Combine avg_txn_px and mpsz

Populates the average transacted price of each planning area into mpsz sf data frame. Not every planning area may have transaction data, so empty rows are dropped.

mpsz_avg_txn_px <- mpsz %>%
    left_join(
        avg_txn_px,
        by = c("PLN_AREA_N" = "Planning Area")
    ) %>%
  drop_na()

Plotting Choropleth Map and Geographical Distribution of Private Properties

The overall plot shows both the average transacted price of the planning area and the distribution of private residences. If viewing the data separately is preferred, click on the relevant tabs.

tmap_mode("view")

tm_shape(mpsz_avg_txn_px) +
    tm_polygons(col = "Avg_Transacted_Price", 
                palette = "YlOrRd", 
                alpha = 0.3,
                style = "quantile",
                n = 7) +
    tmap_options(check.and.fix = TRUE) +
    
    tm_shape(q5_sf_plot) +
    tm_dots(col = "Property Type") +

  tm_view(set.zoom.limits = c(11,14))
Avg_Transacted_Price
1,093,333 to 1,505,422
1,505,422 to 1,632,841
1,632,841 to 1,819,521
1,819,521 to 2,002,916
2,002,916 to 2,204,560
2,204,560 to 2,938,609
2,938,609 to 5,421,500
Property Type
Apartment
Condominium
Detached House
Executive Condominium
Semi-Detached House
Terrace House
Leaflet | Tiles © Esri — Esri, DeLorme, NAVTEQ
tmap_mode("plot")
tmap_mode("view")

tm_shape(mpsz_avg_txn_px) +
    tm_polygons(col = "Avg_Transacted_Price", 
                palette = "YlOrRd", 
                alpha = 0.3,
                style = "quantile",
                n = 7) +
    tmap_options(check.and.fix = TRUE) +
  tm_view(set.zoom.limits = c(11,14))
tmap_mode("plot")
tmap_mode("view")

tm_shape(mpsz_avg_txn_px) +
    tm_polygons() +
    tm_shape(q5_sf_plot) +
    tm_dots(col = "Property Type") +

  tm_view(set.zoom.limits = c(11,14))
tmap_mode("plot")
Note

tmap_mode(“view”):

  • Designed for interactive viewing of spatial data.

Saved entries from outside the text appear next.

<file path="src/rtl/fetch_redirect_if.sv">
// Fetch/decode handshake bundle between program_memory_block and fetch_redirect_ctrl.
// The master side (fetch) drives the instruction stream; the slave side returns fetch control.
interface fetch_redirect_if;
   logic [31:0] ins;
   logic [15:0] current_address;
   logic        cmp_zero;
   logic [15:0] jmp_loc;
   logic        pc_mux_sel;
   logic        stall;
   logic        stall_pm;
   logic [31:0] ins_dec;
   logic [15:0] pc_dec;

   modport master (
      output ins, current_address, cmp_zero,
      input  jmp_loc, pc_mux_sel, stall, stall_pm, ins_dec, pc_dec
   );

   modport slave (
      input  ins, current_address, cmp_zero,
      output jmp_loc, pc_mux_sel, stall, stall_pm, ins_dec, pc_dec
   );
endinterface

</file>
<file path="src/rtl/fetch_redirect_ctrl.sv">
// Decode-stage register plus fetch control: jump/branch redirect, wrong-path flush
// and single-cycle load-use hold. Every output comes straight from a register.
module fetch_redirect_ctrl #(
   parameter int unsigned FLUSH_CYCLES = 2,
   parameter logic [31:0] NOP_WORD     = 32'h0000_0000
) (
   input logic            clk,
   input logic            reset,
   fetch_redirect_if.slave bus
);
   localparam logic [5:0] OP_JMP  = 6'b000010;
   localparam logic [5:0] OP_BEQZ = 6'b000100;
   localparam logic [5:0] OP_LW   = 6'b100011;
   localparam logic [1:0] FLUSH_INIT = 2'(FLUSH_CYCLES - 1);

   typedef enum logic [1:0] {S_RUN, S_HOLD, S_REDIRECT, S_FLUSH} state_e;

   state_e      state_q, state_d;
   logic [1:0]  cnt_q, cnt_d;
   logic [15:0] jmp_loc_q, jmp_loc_d;
   logic        pc_mux_sel_q, pc_mux_sel_d;
   logic        stall_q, stall_d;
   logic [31:0] ins_dec_q, ins_dec_d;
   logic [15:0] pc_dec_q, pc_dec_d;

   // Fetched-instruction fields
   logic [5:0]  opcode;
   logic [4:0]  rs, rt;
   logic [15:0] imm;
   assign opcode = bus.ins[31:26];
   assign rs     = bus.ins[25:21];
   assign rt     = bus.ins[20:16];
   assign imm    = bus.ins[15:0];

   // Load sitting in decode and the register it writes
   logic       dec_is_lw;
   logic [4:0] dec_rt;
   assign dec_is_lw = (ins_dec_q[31:26] == OP_LW);
   assign dec_rt    = ins_dec_q[20:16];

   // Either source field of the fetched instruction may read the load destination
   logic [4:0] src_field [2];
   logic [1:0] src_match;
   assign src_field[0] = rs;
   assign src_field[1] = rt;

   genvar gi;
   generate
      for (gi = 0; gi < 2; gi++) begin : g_src_match
         assign src_match[gi] = (src_field[gi] == dec_rt);
      end
   endgenerate

   logic        hazard;
   logic        is_jmp, taken;
   logic [15:0] target;
   logic        eval_en, hazard_en;

   assign hazard  = dec_is_lw && (dec_rt != 5'd0) && (|src_match);
   assign is_jmp  = (opcode == OP_JMP);
   assign taken   = is_jmp || ((opcode == OP_BEQZ) && bus.cmp_zero);
   assign target  = is_jmp ? imm : (bus.current_address + 16'd1 + imm);
   assign eval_en = (state_q == S_RUN) || (state_q == S_HOLD);
   // HOLD re-evaluates the held instruction with the hazard already resolved
   assign hazard_en = (state_q == S_RUN) && hazard;

   always_ff @(posedge clk) begin
      if (reset) begin
         state_q      <= S_RUN;
         cnt_q        <= 2'd0;
         jmp_loc_q    <= 16'd0;
         pc_mux_sel_q <= 1'b0;
         stall_q      <= 1'b0;
         ins_dec_q    <= NOP_WORD;
         pc_dec_q     <= 16'd0;
      end else begin
         state_q      <= state_d;
         cnt_q        <= cnt_d;
         jmp_loc_q    <= jmp_loc_d;
         pc_mux_sel_q <= pc_mux_sel_d;
         stall_q      <= stall_d;
         ins_dec_q    <= ins_dec_d;
         pc_dec_q     <= pc_dec_d;
      end
   end

   always_comb begin
      state_d = state_q;
      case (state_q)
         S_RUN, S_HOLD: begin
            if (hazard_en)  state_d = S_HOLD;
            else if (taken) state_d = S_REDIRECT;
            else            state_d = S_RUN;
         end
         S_REDIRECT: state_d = (FLUSH_CYCLES > 1) ? S_FLUSH : S_RUN;
         S_FLUSH:    state_d = (cnt_q <= 2'd1) ? S_RUN : S_FLUSH;
         default:    state_d = S_RUN;
      endcase
   end

   always_comb begin
      cnt_d        = cnt_q;
      jmp_loc_d    = jmp_loc_q;
      pc_mux_sel_d = 1'b0;
      stall_d      = 1'b0;
      ins_dec_d    = ins_dec_q;
      pc_dec_d     = pc_dec_q;
      if (eval_en) begin
         if (hazard_en) begin
            stall_d   = 1'b1;
            ins_dec_d = NOP_WORD;
         end else begin
            ins_dec_d = bus.ins;
            pc_dec_d  = bus.current_address;
            if (taken) begin
               jmp_loc_d    = target;
               pc_mux_sel_d = 1'b1;
            end
         end
      end else if (state_q == S_REDIRECT) begin
         cnt_d     = FLUSH_INIT;
         ins_dec_d = NOP_WORD;
      end else begin
         // Wrong-path slot: whatever arrives on ins is discarded
         ins_dec_d = NOP_WORD;
         if (cnt_q != 2'd0) cnt_d = cnt_q - 2'd1;
      end
   end

   assign bus.jmp_loc    = jmp_loc_q;
   assign bus.pc_mux_sel = pc_mux_sel_q;
   assign bus.stall      = stall_q;
   assign bus.stall_pm   = stall_q;
   assign bus.ins_dec    = ins_dec_q;
   assign bus.pc_dec     = pc_dec_q;
endmodule

</file>
<file path="src/flat_wrapper.sv">
// flat-port wrapper written by rule: the top's interface ports become plain ports
module fetch_redirect_ctrl_flat 
#(
   parameter int unsigned FLUSH_CYCLES = 2,
   parameter logic [31:0] NOP_WORD     = 32'h0000_0000
)
  (clk, reset, bus_ins, bus_current_address, bus_cmp_zero, bus_jmp_loc, bus_pc_mux_sel, bus_stall, bus_stall_pm, bus_ins_dec, bus_pc_dec);
  fetch_redirect_if bus_i ();
  input logic clk;
  input logic reset;
  input wire logic [$bits(bus_i.ins)-1:0] bus_ins;
  input wire logic [$bits(bus_i.current_address)-1:0] bus_current_address;
  input wire logic [$bits(bus_i.cmp_zero)-1:0] bus_cmp_zero;
  output wire logic [$bits(bus_i.jmp_loc)-1:0] bus_jmp_loc;
  output wire logic [$bits(bus_i.pc_mux_sel)-1:0] bus_pc_mux_sel;
  output wire logic [$bits(bus_i.stall)-1:0] bus_stall;
  output wire logic [$bits(bus_i.stall_pm)-1:0] bus_stall_pm;
  output wire logic [$bits(bus_i.ins_dec)-1:0] bus_ins_dec;
  output wire logic [$bits(bus_i.pc_dec)-1:0] bus_pc_dec;
  assign bus_i.ins = bus_ins;
  assign bus_i.current_address = bus_current_address;
  assign bus_i.cmp_zero = bus_cmp_zero;
  assign bus_jmp_loc = bus_i.jmp_loc;
  assign bus_pc_mux_sel = bus_i.pc_mux_sel;
  assign bus_stall = bus_i.stall;
  assign bus_stall_pm = bus_i.stall_pm;
  assign bus_ins_dec = bus_i.ins_dec;
  assign bus_pc_dec = bus_i.pc_dec;
  fetch_redirect_ctrl #(.FLUSH_CYCLES(FLUSH_CYCLES), .NOP_WORD(NOP_WORD)) u_core (.clk(clk), .reset(reset), .bus(bus_i));
endmodule
</file>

  • Enables zooming, panning, and other interactive features, making it easier to explore the data in detail.

tmap_mode(“plot”):

  • Used for static plotting of spatial data that can be saved as static images e.g., PNG

  • Does not support interactions like zooming and panning.

Setting the mode to plot after the map is generated saves on resources and allows the code to run faster, as the plot does not require continuous updating.

Write Up

The plots reveal that of the private properties sold, areas with the highest average transaction price are concentrated around the Central Region, including areas like Bukit Timah and Newton. This is likely due to their proximity to the Central Business District (CBD). Although there are very few transactions in Sentosa and Changi, these areas still have high average transaction prices, mainly consisting of condominiums.

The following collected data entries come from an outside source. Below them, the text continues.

### config.mk
export PLATFORM = sky130hd
export DESIGN_NAME = fpu_arbiter
export DESIGN_NICKNAME = d
export VERILOG_FILES = /design/src/rtl/fpu_pkg.sv /design/src/rtl/fpu_arbiter_rr_arbiter.sv /design/src/rtl/fpu_arbiter.sv
export SDC_FILE = /design/constraint.sdc
export NUM_CORES = 1
export LEC_CHECK = 0
export CAP_MARGIN = 20
export CORE_AREA = 3 3 163 165
export DETAILED_ROUTE_END_ITERATION = 12
export DIE_AREA = 0 0 166 168
export GPL_TIMING_DRIVEN = 0
export PLACE_DENSITY = 0.64
export REMOVE_ABC_BUFFERS = 1
export SLEW_MARGIN = 20
export SYNTH_ARGS = -nofsm -noshare
export SYNTH_HDL_FRONTEND = slang
export SYNTH_HIERARCHICAL = 1
export SYNTH_SLANG_ARGS = --single-unit
### constraint.sdc
create_clock -name clock -period 6.3 [get_ports clock]
set_input_delay 1.26 -clock clock [delete_from_list [all_inputs] [get_ports clock]]
set_output_delay 1.26 -clock clock [all_outputs]
set_load 0.01 [all_outputs]
### src/rtl/fpu_pkg.sv
// Shared definitions for the fpu sharing arbiter: command codes, default widths, FSM states.
// Latency: n/a (declarations only).
// Backpressure: n/a (declarations only).
package fpu_pkg;

    localparam int DEF_WIDTH     = 32;
    localparam int DEF_CMD_WIDTH = 4;

    localparam logic [DEF_CMD_WIDTH-1:0] FPU_CMD_ADD  = 4'd0;
    localparam logic [DEF_CMD_WIDTH-1:0] FPU_CMD_SUB  = 4'd1;
    localparam logic [DEF_CMD_WIDTH-1:0] FPU_CMD_MUL  = 4'd2;
    localparam logic [DEF_CMD_WIDTH-1:0] FPU_CMD_DIV  = 4'd3;
    localparam logic [DEF_CMD_WIDTH-1:0] FPU_CMD_SQRT = 4'd4;

    typedef enum logic [1:0] {
        ST_IDLE = 2'd0,
        ST_LOAD = 2'd1,
        ST_RUN  = 2'd2,
        ST_RESP = 2'd3
    } state_t;

endpackage

### src/rtl/fpu_arbiter_rr_arbiter.sv
// Round-robin picker: one-hot grant plus binary index, searching upward from ptr with wrap.
// Latency: purely combinational, zero cycles.
// Backpressure: none; the caller qualifies the grant with its own ready condition.
// Ports: req (pending requests), ptr (highest-priority index), grant (one-hot), grant_idx (binary).
module rr_arbiter
    import fpu_pkg::*;
#(
    parameter int REQUESTERS = 4,
    parameter int IDXW       = (REQUESTERS > 1) ? $clog2(REQUESTERS) : 1
) (
    input  logic [REQUESTERS-1:0] req,
    input  logic [IDXW-1:0]       ptr,
    output logic [REQUESTERS-1:0] grant,
    output logic [IDXW-1:0]       grant_idx
);

    localparam logic [IDXW:0] NREQ = (IDXW+1)'(REQUESTERS);

    logic [IDXW:0]   sum;
    logic [IDXW-1:0] cand;
    logic            found;

    always_comb begin
        grant     = '0;
        grant_idx = '0;
        found     = 1'b0;
        sum       = '0;
        cand      = '0;
        for (int off = 0; off < REQUESTERS; off++) begin
            // candidate = (ptr + off) mod REQUESTERS, one extra bit avoids overflow
            sum = {1'b0, ptr} + (IDXW+1)'(off);
            if (sum >= NREQ) begin
                sum = sum - NREQ;
            end
            cand = sum[IDXW-1:0];
            if (!found && req[cand]) begin
                grant[cand] = 1'b1;
                grant_idx   = cand;
                found       = 1'b1;
            end
        end
    end

endmodule

### src/rtl/fpu_arbiter.sv
// Shares one fpu between REQUESTERS clients (round-robin), with a watchdog error response.
// Latency: grant t -> LOAD t+1 -> RUN t+2; fpu_done at d -> resp_valid at d+1.
// Backpressure: req_ready only in IDLE; one operation in flight, no response backpressure.
// Ports: req_* client request side, resp_* one-hot response pulse, busy status, fpu_* datapath side.
module fpu_arbiter
    import fpu_pkg::*;
#(
    parameter int REQUESTERS = 4,
    parameter int WIDTH      = DEF_WIDTH,
    parameter int CMD_WIDTH  = DEF_CMD_WIDTH,
    parameter int TIMEOUT    = 64
) (
    input  logic                             clock,
    input  logic                             reset,
    input  logic [REQUESTERS-1:0]            req_valid,
    output logic [REQUESTERS-1:0]            req_ready,
    input  logic [REQUESTERS*CMD_WIDTH-1:0]  req_command,
    input  logic [REQUESTERS*WIDTH-1:0]      req_first,
    input  logic [REQUESTERS*WIDTH-1:0]      req_second,
    output logic [REQUESTERS-1:0]            resp_valid,
    output logic [WIDTH-1:0]                 resp_result,
    output logic                             resp_error,
    output logic                             busy,
    output logic [CMD_WIDTH-1:0]             fpu_command,
    output logic [WIDTH-1:0]                 fpu_first,
    output logic [WIDTH-1:0]                 fpu_second,
    output logic                             fpu_reset,
    input  logic                             fpu_done,
    input  logic [WIDTH-1:0]                 fpu_result
);

    localparam int              IDXW     = (REQUESTERS > 1) ? $clog2(REQUESTERS) : 1;
    localparam int              CNTW     = $clog2(TIMEOUT + 1);
    localparam logic [IDXW-1:0] LAST_IDX = IDXW'(REQUESTERS - 1);
    localparam logic [CNTW-1:0] CNT_LAST = CNTW'(TIMEOUT - 1);

    state_t                  state_q, state_d;
    logic [IDXW-1:0]         ptr_q, ptr_d;
    logic [IDXW-1:0]         owner_q, owner_d;
    logic [CMD_WIDTH-1:0]    cmd_q, cmd_d;
    logic [WIDTH-1:0]        first_q, first_d;
    logic [WIDTH-1:0]        second_q, second_d;
    logic [CNTW-1:0]         wdog_q, wdog_d;
    logic [REQUESTERS-1:0]   resp_valid_q, resp_valid_d;
    logic [WIDTH-1:0]        resp_result_q, resp_result_d;
    logic                    resp_error_q, resp_error_d;
    logic                    busy_q, busy_d;
    logic                    fpu_reset_q, fpu_reset_d;

    logic [REQUESTERS-1:0]   grant;
    logic [IDXW-1:0]         grant_idx;
    logic                    handshake;
    logic [CMD_WIDTH-1:0]    sel_cmd;
    logic [WIDTH-1:0]        sel_first;
    logic [WIDTH-1:0]        sel_second;

    rr_arbiter #(
        .REQUESTERS (REQUESTERS),
        .IDXW       (IDXW)
    ) u_rr (
        .req       (req_valid),
        .ptr       (ptr_q),
        .grant     (grant),
        .grant_idx (grant_idx)
    );

    assign req_ready = (state_q == ST_IDLE) ? grant : '0;
    assign handshake = |(req_valid & req_ready);

    // AND-OR payload mux keyed by the one-hot grant
    always_comb begin
        sel_cmd    = '0;
        sel_first  = '0;
        sel_second = '0;
        for (int i = 0; i < REQUESTERS; i++) begin
            if (grant[i]) begin
                sel_cmd    = req_command[i*CMD_WIDTH +: CMD_WIDTH];
                sel_first  = req_first[i*WIDTH +: WIDTH];
                sel_second = req_second[i*WIDTH +: WIDTH];
            end
        end
    end

    always_comb begin
        state_d       = state_q;
        ptr_d         = ptr_q;
        owner_d       = owner_q;
        cmd_d         = cmd_q;
        first_d       = first_q;
        second_d      = second_q;
        wdog_d        = wdog_q;
        resp_valid_d  = '0;
        resp_result_d = resp_result_q;
        resp_error_d  = resp_error_q;
        busy_d        = busy_q;
        fpu_reset_d   = fpu_reset_q;
        case (state_q)
            ST_IDLE: begin
                if (handshake) begin
                    state_d     = ST_LOAD;
                    owner_d     = grant_idx;
                    cmd_d       = sel_cmd;
                    first_d     = sel_first;
                    second_d    = sel_second;
                    ptr_d       = (grant_idx == LAST_IDX) ? '0 : grant_idx + 1'b1;
                    busy_d      = 1'b1;
                    fpu_reset_d = 1'b1;
                end
            end
            ST_LOAD: begin
                // operands are already stable on fpu_*; release fpu reset next cycle
                state_d     = ST_RUN;
                wdog_d      = '0;
                fpu_reset_d = 1'b0;
            end
            ST_RUN: begin
                if (fpu_done) begin
                    state_d               = ST_RESP;
                    resp_valid_d[owner_q] = 1'b1;
                    resp_result_d         = fpu_result;
                    resp_error_d          = 1'b0;
                    fpu_reset_d           = 1'b1;
                end else if (wdog_q == CNT_LAST) begin
                    // this would be the TIMEOUT-th RUN cycle without done
                    state_d               = ST_RESP;
                    resp_valid_d[owner_q] = 1'b1;
                    resp_result_d         = '0;
                    resp_error_d          = 1'b1;
                    fpu_reset_d           = 1'b1;
                end else begin
                    wdog_d = wdog_q + 1'b1;
                end
            end
            ST_RESP: begin
                state_d     = ST_IDLE;
                busy_d      = 1'b0;
                fpu_reset_d = 1'b1;
            end
            default: begin
                state_d = ST_IDLE;
            end
        endcase
    end

    always_ff @(posedge clock) begin
        if (reset) begin
            state_q       <= ST_IDLE;
            ptr_q         <= '0;
            owner_q       <= '0;
            cmd_q         <= '0;
            first_q       <= '0;
            second_q      <= '0;
            wdog_q        <= '0;
            resp_valid_q  <= '0;
            resp_result_q <= '0;
            resp_error_q  <= 1'b0;
            busy_q        <= 1'b0;
            fpu_reset_q   <= 1'b1;
        end else begin
            state_q       <= state_d;
            ptr_q         <= ptr_d;
            owner_q       <= owner_d;
            cmd_q         <= cmd_d;
            first_q       <= first_d;
            second_q      <= second_d;
            wdog_q        <= wdog_d;
            resp_valid_q  <= resp_valid_d;
            resp_result_q <= resp_result_d;
            resp_error_q  <= resp_error_d;
            busy_q        <= busy_d;
            fpu_reset_q   <= fpu_reset_d;
        end
    end

    assign resp_valid  = resp_valid_q;
    assign resp_result = resp_result_q;
    assign resp_error  = resp_error_q;
    assign busy        = busy_q;
    assign fpu_command = cmd_q;
    assign fpu_first   = first_q;
    assign fpu_second  = second_q;
    assign fpu_reset   = fpu_reset_q;

endmodule

# Yosys cells after proc, flatten, opt, wreduce, memory -nomap -nowiden
# Cells that the tools add are included.
[classes]
n_eq_ne = 9
order_cmp = 14
addsub = 9
n_reduce_logical = 22
bitwise = 5
n_mux = 64
[ops]
columns = ["cell", "n"]
rows = [
  ["32-bit 2-to-1 mux", 10],
  ["4-bit 2-to-1 mux", 11],
  ["2-bit 2-to-1 mux", 12],
  ["1-bit 2-to-1 mux", 16],
  ["2-bit by 3-bit < comparator with 1-bit output, second input constant", 5],
  ["7-bit 2-to-1 mux", 2],
  ["7-bit case mux with 2 select lines", 1],
  ["4-bit bitwise OR", 3],
  ["1-bit demux with 2-bit select", 5],
  ["2-bit by 1-bit >= comparator with 1-bit output, second input constant", 5],
  ["3-bit >= comparator, second input constant", 3],
  ["1-bit binary-select mux with 2-bit select", 4],
  ["1-bit logical AND", 8],
  ["2-bit case mux with 4 select lines", 1],
  ["2-bit AND reduction", 4],
  ["2-bit by 1-bit subtractor with 2-bit output, second input constant", 4],
  ["7-bit by 1-bit adder with 7-bit output, second input constant", 1],
  ["7-bit by 6-bit equality test with 1-bit output, second input constant", 1],
  ["2-bit by 2-bit adder with 3-bit output, second input constant", 2],
  ["2-bit equality test, second input constant", 3],
  ["2-bit != test, second input constant", 3],
  ["2-bit nonzero test", 3],
  ["4-bit AND", 1],
  ["1-bit case mux with 4 select lines", 1],
  ["other kinds (12)", 14],
]
[totals]
ff_bits = 120
word_cells = 135
in_bits = 311
output_inout_bits = 111

# Longest topological paths before layout
[depth]
word_depth = 19
mapped_depth = 14
mapped_depth_nobuf = 10

# By module
# Netlist, hierarchy kept.
[modules_own_cells]
columns = ["module", "cells_per_inst", "seq_area_each_um2", "area_per_inst_um2", "n_inst"]
rows = [
  ["fpu_arbiter", 729, 2402.3, 6397.4, 1],
  ["rr_arbiter", 48, 0.0, 404.1, 1],
]

# Worst setup path before layout
# No wires, ideal clock.
[synth_timing]
path_type = "input -> output"
from = "in req_valid[2]"
to = "out req_ready[3]"
path_slack_ps = 1808
n_path_buf = 2
arrival_time_ps = 3232
t_required_ps = 5040
stages = 7
cell_sequence = "mux4_2 nor4b_4 a22oi_1 o21ai_0 buf_2 buf_1 and2_1"
[synth_between]
elab_chain_len = 13
word_cells_on_any_way = 25
classes_between = "mux (16); bitwise (3); reduce/logical (6)"
[synth_rtl]
columns = ["element", "line", "text"]
rows = [
  ["start, declared", "fpu_arbiter.sv:15", "input logic [REQUESTERS-1:0] req_valid,"],
  ["1-bit binary-select mux with 2-bit select", "fpu_arbiter_rr_arbiter.sv:36", "if (!found && req[cand]) begin"],
  ["1-bit 2-to-1 mux (implied by the code)", "fpu_arbiter_rr_arbiter.sv:36", ""],
  ["1-bit 2-to-1 mux", "fpu_arbiter_rr_arbiter.sv:36", ""],
  ["1-bit zero test", "fpu_arbiter_rr_arbiter.sv:36", ""],
  ["1-bit logical AND", "fpu_arbiter_rr_arbiter.sv:36", ""],
  ["1-bit 2-to-1 mux", "fpu_arbiter_rr_arbiter.sv:36", ""],
  ["1-bit zero test", "fpu_arbiter_rr_arbiter.sv:36", ""],
  ["1-bit logical AND", "fpu_arbiter_rr_arbiter.sv:36", ""],
  ["1-bit 2-to-1 mux", "fpu_arbiter_rr_arbiter.sv:36", ""],
  ["1-bit zero test", "fpu_arbiter_rr_arbiter.sv:36", ""],
  ["1-bit logical AND", "fpu_arbiter_rr_arbiter.sv:36", ""],
  ["4-bit 2-to-1 mux (*)", "fpu_arbiter_rr_arbiter.sv:36", ""],
  ["named net grant[3]", "fpu_arbiter.sv:50", "logic [REQUESTERS-1:0] grant;"],
  ["4-bit 2-to-1 mux (*)", "fpu_arbiter.sv:67", "assign req_ready = (state_q == ST_IDLE) ? grant : '0;"],
  ["end, declared", "fpu_arbiter.sv:16", "output logic [REQUESTERS-1:0] req_ready,"],
]
# The timed path passes the listed nets; every way through them passes the cells marked *. The select of a mux whose other input is x is not followed.

# Worst setup path in the final report
# Same ends and word-level chain as after synthesis.

==> flow_summary.json <==
{
  "numClockSinks": 120,
  "holdBufCountCts": 0,
  "whs_ns": 0.475,
  "placed_area_mm2": 0.0116,
  "synth_edf_count": 0,
  "grt_util_all_layers": 0.195,
  "grt_setup_unrepaired": "no",
  "ys_warn_count": 6,
  "syn_to_final_growth_pct": 79.4,
  "ys_seq_area_frac": 0.353,
  "ys.flop_type": "dfxtp_1",
  "power_leakage_nw": 4.66,
  "design_area_mm2": 0.0122,
  "post-cts-setup-buffers": 0,
  "arrival_ns": 4.40,
  "path_max_fanout": 18,
  "start_util": 0.270,
  "worst_pin_slew_ns": 0.875,
  "layout_setup_ws_ns": 0.639,
  "die_h_um": 168,
  "synth_cell_types": 53,
  "switchingPower_mw": 2.42,
  "ant_nets": 0,
  "core_area_mm2": 0.0252,
  "syn-cell-area_mm2": 0.00680,
  "totalWireLength_um": 28500,
  "cts_root_buf": "clkbuf_16",
  "clk_latency_ns": 0.42,
  "r2r_start": "ptr_q[0]",
  "synth_top_area_frac": 0.353,
  "overflow": 0,
  "die_x_um": 166,
  "hold_viol": 0,
  "cp_data_required_time_ns": 5.04,
  "rows": 58,
  "wire_per_inst_um": 19.0,
  "grt_pass1_vias": 7553,
  "internal_power_mw": 3.31,
  "fin_skew_ns": 0.0124,
  "diodes": 0,
  "nNetsFinal": 1481,
  "worst-setup-path-type": "input pin to output pin",
  "cts_resized": 0,
  "yosys_register_bits": 120,
  "portBuffers": 421,
  "utilization": 0.485,
  "avgSynthCellArea_um2": 8.75,
  "drv_slew": 0,
  "finalNonFillerCells": 1501,
  "maxCapViolCount": 0,
  "startpoint": "req_valid[2]",
  "drive_above_1_share": 0.0956,
  "clkTransAtPathRegs_ns": 0.07,
  "period_needed_ns": 5.66,
  "ios": 422,
  "drtIter0Drc": 319,
  "start_kind": "input pin",
  "slew-limit-headroom": 0.413,
  "async_flop_share": 0,
  "fmax_ghz": 0.177,
  "cts_tree": "built",
  "grt_antenna_before_repair": 0,
  "vias": 7611,
  "synth.top_cells.by_area": "dfxtp_1 35%, a221o_1 9.7%, a221oi_2 8.8%",
  "nFillCells": 2412,
  "finalPower_mw": 5.73,
  "vias_per_cell": 5.07,
  "power.density_mw_per_mm2": 470,
  "clk_path_buf_depth": 2,
  "drtPass1Iterations": 4,
  "htree_num_levels": 4,
  "dpl.cell_count": 1469,
  "hold_path_class": "register to register",
  "min_from": "resp_result[23]",
  "die_area_mm2": 0.0279,
  "yosys.area.top_type": "dfxtp_1",
  "setup-violations-final": 0,
  "status": "finished, final reports clean",
  "grt_pass1_wl_um": 43400,
  "fin_setup_tns_ns": 0,
  "seqPwrFrac": 0.193,
  "power_frac_comb": 0.637,
  "pre_cts_ws_ns": 0.665,
  "p_sw_frac": 0.423,
  "grt_max_degree": 46,
  "endpoint_kind": "output pin",
  "peakVddDrop_v": 0.000212,
  "globalplace.congestion": 0.795,
  "clkPwrFrac": 0.170,
  "synth_cells": 777,
  "hpwl_um": 22000,
  "period_share": 0.899,
  "drcViolationCount": 0,
  "numCtsBuffers": 17
}
## synthesized netlist by cell type (all sizes together), types with 2 or more instances
| cell type | n |
|---|---|
| dfxtp | 120 |
| a21oi | 83 |
| nor2 | 76 |
| inv | 74 |
| nor3 | 72 |
| a221oi | 68 |
| a221o | 66 |
| clkbuf | 49 |
| a22o | 33 |
| buf | 32 |
| ha | 12 |
| nand2 | 12 |
| o21ai | 12 |
| a22oi | 10 |
| and2 | 6 |
| nand3 | 6 |
| nor2b | 5 |
| mux4 | 4 |
| o31ai | 4 |
| or3 | 4 |
| nand2b | 3 |
| nor3b | 3 |
| a211oi | 2 |
| and3 | 2 |
## final timing paths
| path | cells past startpoint | to | slack (ns) |
|---|---|---|---|
| max | 7 | req_ready[3] | 0.64 |
| min | 1 | resp_result[23] | 0.47 |
| min reg2reg | 1 | resp_result[23] | 0.47 |
| max reg2reg | 12 | fpu_second[6] | 1.74 |
## flip-flops by register name (all words and copies together) (netlist names)
name / flops
fpu_first: 32
fpu_second: 32
resp_result: 32
wdog_q: 7
fpu_command: 4
resp_valid: 4
owner_q: 2
ptr_q: 2
state_q: 2
busy: 1
fpu_reset: 1
resp_error: 1
## cell families (layout without fill, tap and decap cells)
family	after synthesis	count (layout)	synth area share
compound gates	285	285	0.363
flops	120	120	0.353
buf+inv	155	549	0.102
fa+ha+maj	12	12	0.0221
mux	6	6	0.0164
simple gates	199	199	0.143
## final cells by class
class / instances / area [um^2] / area share
Inverter: 74 / 278 / 0.0228
Timing Repair Buffer: 443 / 4760 / 0.390
Multi-Input combinational cell: 502 / 3770 / 0.309
Sequential cell: 120 / 2400 / 0.197
Clock inverter: 15 / 156 / 0.0128
Clock buffer: 17 / 425 / 0.0349
Tap cell: 330 / 413 / 0.0338
## worst max-delay path, cell delays in order
cell	delay [ns]
clkdlybuf4s50_1	0.53
mux4_2	0.64
nor2b_1	0.34
a22oi_1	0.18
o21ai_4	0.67
and2_1	0.24
clkdlybuf4s50_1	0.55
## cells in the final DEF (no fill, tap or decap), types with 28 or more instances in the layout
master,instances
a21oi_1,82
a221o_1,66
dfxtp_1,120
nor2_1,76
a221oi_2,40
nor3_1,72
inv_1,74
a221oi_1,28
clkdlybuf4s50_1,420
a22o_1,33
## power groups by stage
stage	Combinational [mW]	Sequential (mW)	Clock [mW]
floorplan	2.27	1.20	0
global placement	3.80	1.14	0
detailed placement	3.67	1.12	0
CTS	3.69	1.11	1.01
global route	3.98	1.14	1.04
finish	3.65	1.11	0.975
## layer usage
metal	global-route usage	routed length, um	up-vias
met4	0.0495	419	0
met3	0.0650	2260	22
met2	0.343	14300	311
met1	0.229	11600	3571
li1	-	-	3707
met5	0	0	-
(Power assumes the default switching activity.)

Sales of Executive Condominiums, which were previously noted to have the lowest overall transaction price and low transaction price variability, are predominantly located in the outskirts of Singapore, such as Woodlands and Bukit Batok. This suggests a trend toward more affordable options in these areas.

Apartments and condominiums constitute the majority of private residences sold and are distributed throughout the city-state. This extensive distribution may account for the significant number of outliers observed earlier in transaction prices.